Nella BiH è bloccato lo sviluppo organizzato o spontaneo delle istituzioni. Le élites governative, per proteggere i propri interessi, hanno bloccato lo sviluppo organizzato delle istituzioni, mentre è assente lo sviluppo di istituzioni spontanee, perché non vi sono azioni comuni dei cittadini in questa direzione. La società civile è sminuzzata. Come tale non può avviare azioni su grande scala.
L'introduzione dell'ordine è ciò che le élites temono. L'introduzione dell'ordine, cioè lo stato di diritto, porrebbe all'ordine del giorno numerose questioni, a partire dalle richieste di "garanzie" sulle proprietà o legate all'"amministrazione" di tale "proprietà" (per esempio perchè non tronano i conti: dello stato per le tasse non pagate, dei fondi pensionistici e di salute per i contributi non versati, per le banche per i crediti non restituiti, per i lavoratori per gli stipendi non versati e per i fornitori per le fatture non pagate). Lo temono anche perchè numerose questioni vengono cacciate sotto il tappeto, iniziando dalla restituzione della proprietà persa durante la guerra, dei vecchi risparmi in valuta straniera, e dei premi (del periodo prima della guerra) non pagati dalle assicurazioni ecc.

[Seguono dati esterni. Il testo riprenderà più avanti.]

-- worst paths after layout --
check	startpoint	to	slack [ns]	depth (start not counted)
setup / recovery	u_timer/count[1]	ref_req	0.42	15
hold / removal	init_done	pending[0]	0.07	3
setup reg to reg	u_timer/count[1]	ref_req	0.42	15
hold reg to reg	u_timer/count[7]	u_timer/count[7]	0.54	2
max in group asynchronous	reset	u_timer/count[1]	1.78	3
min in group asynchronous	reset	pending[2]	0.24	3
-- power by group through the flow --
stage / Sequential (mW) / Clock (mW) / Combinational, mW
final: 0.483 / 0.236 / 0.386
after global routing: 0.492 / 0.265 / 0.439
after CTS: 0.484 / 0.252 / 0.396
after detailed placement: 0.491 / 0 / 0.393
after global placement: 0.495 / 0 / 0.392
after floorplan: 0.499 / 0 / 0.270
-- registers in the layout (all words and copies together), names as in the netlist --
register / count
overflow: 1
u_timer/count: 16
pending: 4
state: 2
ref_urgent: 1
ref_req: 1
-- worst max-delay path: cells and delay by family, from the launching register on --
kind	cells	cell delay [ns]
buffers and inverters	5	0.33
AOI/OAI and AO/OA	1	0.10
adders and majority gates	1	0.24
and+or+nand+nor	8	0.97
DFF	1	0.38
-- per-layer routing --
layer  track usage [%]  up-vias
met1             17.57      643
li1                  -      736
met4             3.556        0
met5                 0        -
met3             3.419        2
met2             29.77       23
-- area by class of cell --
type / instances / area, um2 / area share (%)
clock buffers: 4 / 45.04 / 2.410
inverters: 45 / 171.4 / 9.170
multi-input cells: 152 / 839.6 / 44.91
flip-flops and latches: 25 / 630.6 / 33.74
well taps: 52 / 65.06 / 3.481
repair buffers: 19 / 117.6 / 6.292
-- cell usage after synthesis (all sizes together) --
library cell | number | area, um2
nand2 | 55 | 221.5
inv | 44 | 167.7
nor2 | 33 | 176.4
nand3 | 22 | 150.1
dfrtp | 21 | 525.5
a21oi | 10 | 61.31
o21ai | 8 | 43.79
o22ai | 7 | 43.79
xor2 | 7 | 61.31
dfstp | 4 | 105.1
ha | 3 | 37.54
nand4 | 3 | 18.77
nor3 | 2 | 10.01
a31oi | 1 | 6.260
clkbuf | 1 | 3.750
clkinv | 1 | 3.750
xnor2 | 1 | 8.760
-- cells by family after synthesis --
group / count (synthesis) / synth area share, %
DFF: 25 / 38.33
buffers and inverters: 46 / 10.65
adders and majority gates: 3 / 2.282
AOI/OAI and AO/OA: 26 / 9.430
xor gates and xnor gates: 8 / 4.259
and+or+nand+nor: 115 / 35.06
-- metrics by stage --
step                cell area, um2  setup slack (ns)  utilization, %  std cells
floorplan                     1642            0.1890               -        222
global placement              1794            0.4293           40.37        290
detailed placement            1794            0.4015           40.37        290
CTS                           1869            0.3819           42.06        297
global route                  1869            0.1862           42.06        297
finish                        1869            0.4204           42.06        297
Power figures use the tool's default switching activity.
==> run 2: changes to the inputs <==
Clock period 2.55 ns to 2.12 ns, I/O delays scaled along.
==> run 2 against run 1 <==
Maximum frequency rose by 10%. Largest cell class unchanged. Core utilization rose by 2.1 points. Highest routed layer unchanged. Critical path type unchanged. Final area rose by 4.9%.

Perché perdere tutto questo tempo quando le élite stanno così bene? Questa situazione del buco nero istituzionale, cioè del disordine legale, offre loro vantaggi e irresponsabilità. E la non cura nei riguardi dei cittadini. E per evitare che ai cittadini possa venire in mente ciò, gli si offre la telenovela sulla (non)modificazione dell'Accordo di Pace di Dayton. Una élite dice di essere a favore dei cambiamenti dell'accordo, l'altra dice che non ne vuole sapere, mentre la terza dice di offrire dei cambiamenti "specifici" dell'accordo. Questa situazione ricorda le vecchie città greche, le quali "con tutti gli impegni di Delfo" (leggi OHR) non sono mai riuscite a mettersi d'accordo sul calendario comune (leggi festività statali), sicché "iniziavano addirittura l'anno in periodi diversi" (Lewis Mumford).

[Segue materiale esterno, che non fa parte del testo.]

===== src/rtl/mem_stage_pkg.sv =====
// Shared rv32 core package: op codes, stage bundles, memory-stage state
// and the store-lane helper functions used by mem_stage.
package core;

  typedef logic [31:0] word_t;
  typedef logic [3:0]  strb_t;
  typedef logic [4:0]  reg_addr_t;

  typedef enum logic [3:0] {
    NONE    = 4'd0,
    INTEGER = 4'd1,
    BRANCH  = 4'd2,
    JUMP    = 4'd3,
    LOAD_B  = 4'd4,
    LOAD_H  = 4'd5,
    LOAD_W  = 4'd6,
    LOAD_BU = 4'd7,
    LOAD_HU = 4'd8,
    STORE_B = 4'd9,
    STORE_H = 4'd10,
    STORE_W = 4'd11
  } op_t;

  // Execute -> memory bundle: 4 + 3 + 32 + 32 + 5 = 76 bits
  typedef struct packed {
    op_t        op;
    logic [2:0] br;
    word_t      alu;
    word_t      rs2;
    reg_addr_t  rd;
  } mm_t;

  typedef struct packed {
    word_t     data;
    reg_addr_t addr;
  } rd_t;

  // Memory -> write-back bundle: 4 + 32 + 5 = 41 bits
  typedef struct packed {
    op_t op;
    rd_t rd;
  } wb_t;

  typedef enum logic [1:0] {
    IDLE = 2'd0,
    REQ  = 2'd1,
    RESP = 2'd2
  } mem_state_t;

  localparam word_t DATA_BASE = 32'h0000_1000;
  localparam word_t DATA_SIZE = 32'h0000_1000;
  localparam word_t MMIO_BASE = 32'h8000_0000;

  function automatic logic isload(input op_t op);
    return (op == LOAD_B) || (op == LOAD_H) || (op == LOAD_W) ||
           (op == LOAD_BU) || (op == LOAD_HU);
  endfunction

  function automatic logic isstore(input op_t op);
    return (op == STORE_B) || (op == STORE_H) || (op == STORE_W);
  endfunction

  // Byte lanes touched by a store at the given byte offset
  function automatic strb_t strobe(input op_t op, input logic [1:0] off);
    strb_t s;
    case (op)
      STORE_W: s = 4'b1111;
      STORE_H: s = 4'b0011 << off;
      STORE_B: s = 4'b0001 << off;
      default: s = 4'b0000;
    endcase
    return s;
  endfunction

  // Store data replicated across lanes so the strobe alone selects bytes
  function automatic word_t store_data(input op_t op, input word_t rs2);
    word_t d;
    case (op)
      STORE_W: d = rs2;
      STORE_H: d = {2{rs2[15:0]}};
      STORE_B: d = {4{rs2[7:0]}};
      default: d = 32'h0000_0000;
    endcase
    return d;
  endfunction

  // Halves must sit on even offsets, words on offset 0
  function automatic logic misaligned(input op_t op, input logic [1:0] off);
    logic m;
    case (op)
      LOAD_H, LOAD_HU, STORE_H: m = off[0];
      LOAD_W, STORE_W:          m = (off != 2'b00);
      default:                  m = 1'b0;
    endcase
    return m;
  endfunction

  function automatic logic in_range(input word_t a);
    return ((a >= DATA_BASE) && (a < (DATA_BASE + DATA_SIZE))) || (a >= MMIO_BASE);
  endfunction

endpackage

E la comunità internazionale, attenendosi ai principi democratici, aspetta che le élite si mettano d'accordo (cioè, che si massacrino), perché per essa solo una tale modalità di cambiamento dell'Accordo sarebbe accettabile. Così sono passati dieci anni da Dayton. E ne passeranno altri, finché i cittadini non si organizzeranno da soli, e con le loro azioni costringeranno le élite a mettersi d'accordo su di un nuovo accordo sociale (costituzione). Altrimenti, non gli resta che aspettare (come dice il famoso detto americano) che "la mafia inizi a scrivere le nuove leggi". Ai cittadini spetta giudicare (su) questi "costruttori". Che il popolo, sino ad ora, ha amato.